→ What is being asked:
Each line of the entries below that holds "PosW" is needed, copied in full.

→ Supplied data:
▼

$ cat src/rtl/srsc_pkg.sv
// Shared types and constants for the split-read SV classifier.
package srsc_pkg;

  localparam int PosW    = 31;
  localparam int LenW    = 32;
  localparam int DiffW   = 33;
  localparam int RefW    = 30;
  localparam int WeightW = 24;
  localparam int MinLenW = 20;
  localparam int AddrW   = 4;
  localparam int DataW   = 32;

  localparam int QDepth = 4;
  localparam int QPtrW  = 2;
  localparam int QCntW  = 3;

  localparam logic [QCntW-1:0] QFull  = QCntW'(QDepth);
  localparam logic [PosW-1:0]  PosOne = PosW'(1);

  localparam logic [1:0] RegMinSvLen   = 2'd0;
  localparam logic [1:0] RegMinWeight  = 2'd1;
  localparam logic [1:0] RegFallbackEn = 2'd2;

  typedef enum logic [2:0] {
    KindNone = 3'd0,
    KindBnd  = 3'd1,
    KindInv  = 3'd2,
    KindDup  = 3'd3,
    KindDel  = 3'd4,
    KindIns  = 3'd5
  } kind_e;

  typedef struct packed {
    logic [MinLenW-1:0] min_len;
    logic [WeightW-1:0] min_weight;
    logic               fallback_enable;
  } cfg_t;

  typedef struct packed {
    logic               right_side;
    logic [PosW-1:0]    position;
    logic [PosW-1:0]    clip_len;
    logic [WeightW-1:0] weight;
    logic               sa_present;
    logic               same_chrom;
    logic               primary_rev;
    logic               supp_rev;
    logic [PosW-1:0]    supp_pos;
    logic [RefW-1:0]    supp_ref_len;
    logic [RefW-1:0]    supp_query_start;
    logic [RefW-1:0]    supp_query_len;
  } clip_t;

  typedef struct packed {
    kind_e              kind;
    logic               no_sa;
    logic [WeightW-1:0] weight;
    logic [PosW-1:0]    start;
    logic [LenW-1:0]    len;
    logic [LenW-1:0]    mate;
    logic               open;
  } cls_t;

endpackage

▲

→ Exercise output:
  localparam int PosW    = 31;
  localparam logic [PosW-1:0]  PosOne = PosW'(1);
    logic [PosW-1:0]    position;
    logic [PosW-1:0]    clip_len;
    logic [PosW-1:0]    supp_pos;
    logic [PosW-1:0]    start;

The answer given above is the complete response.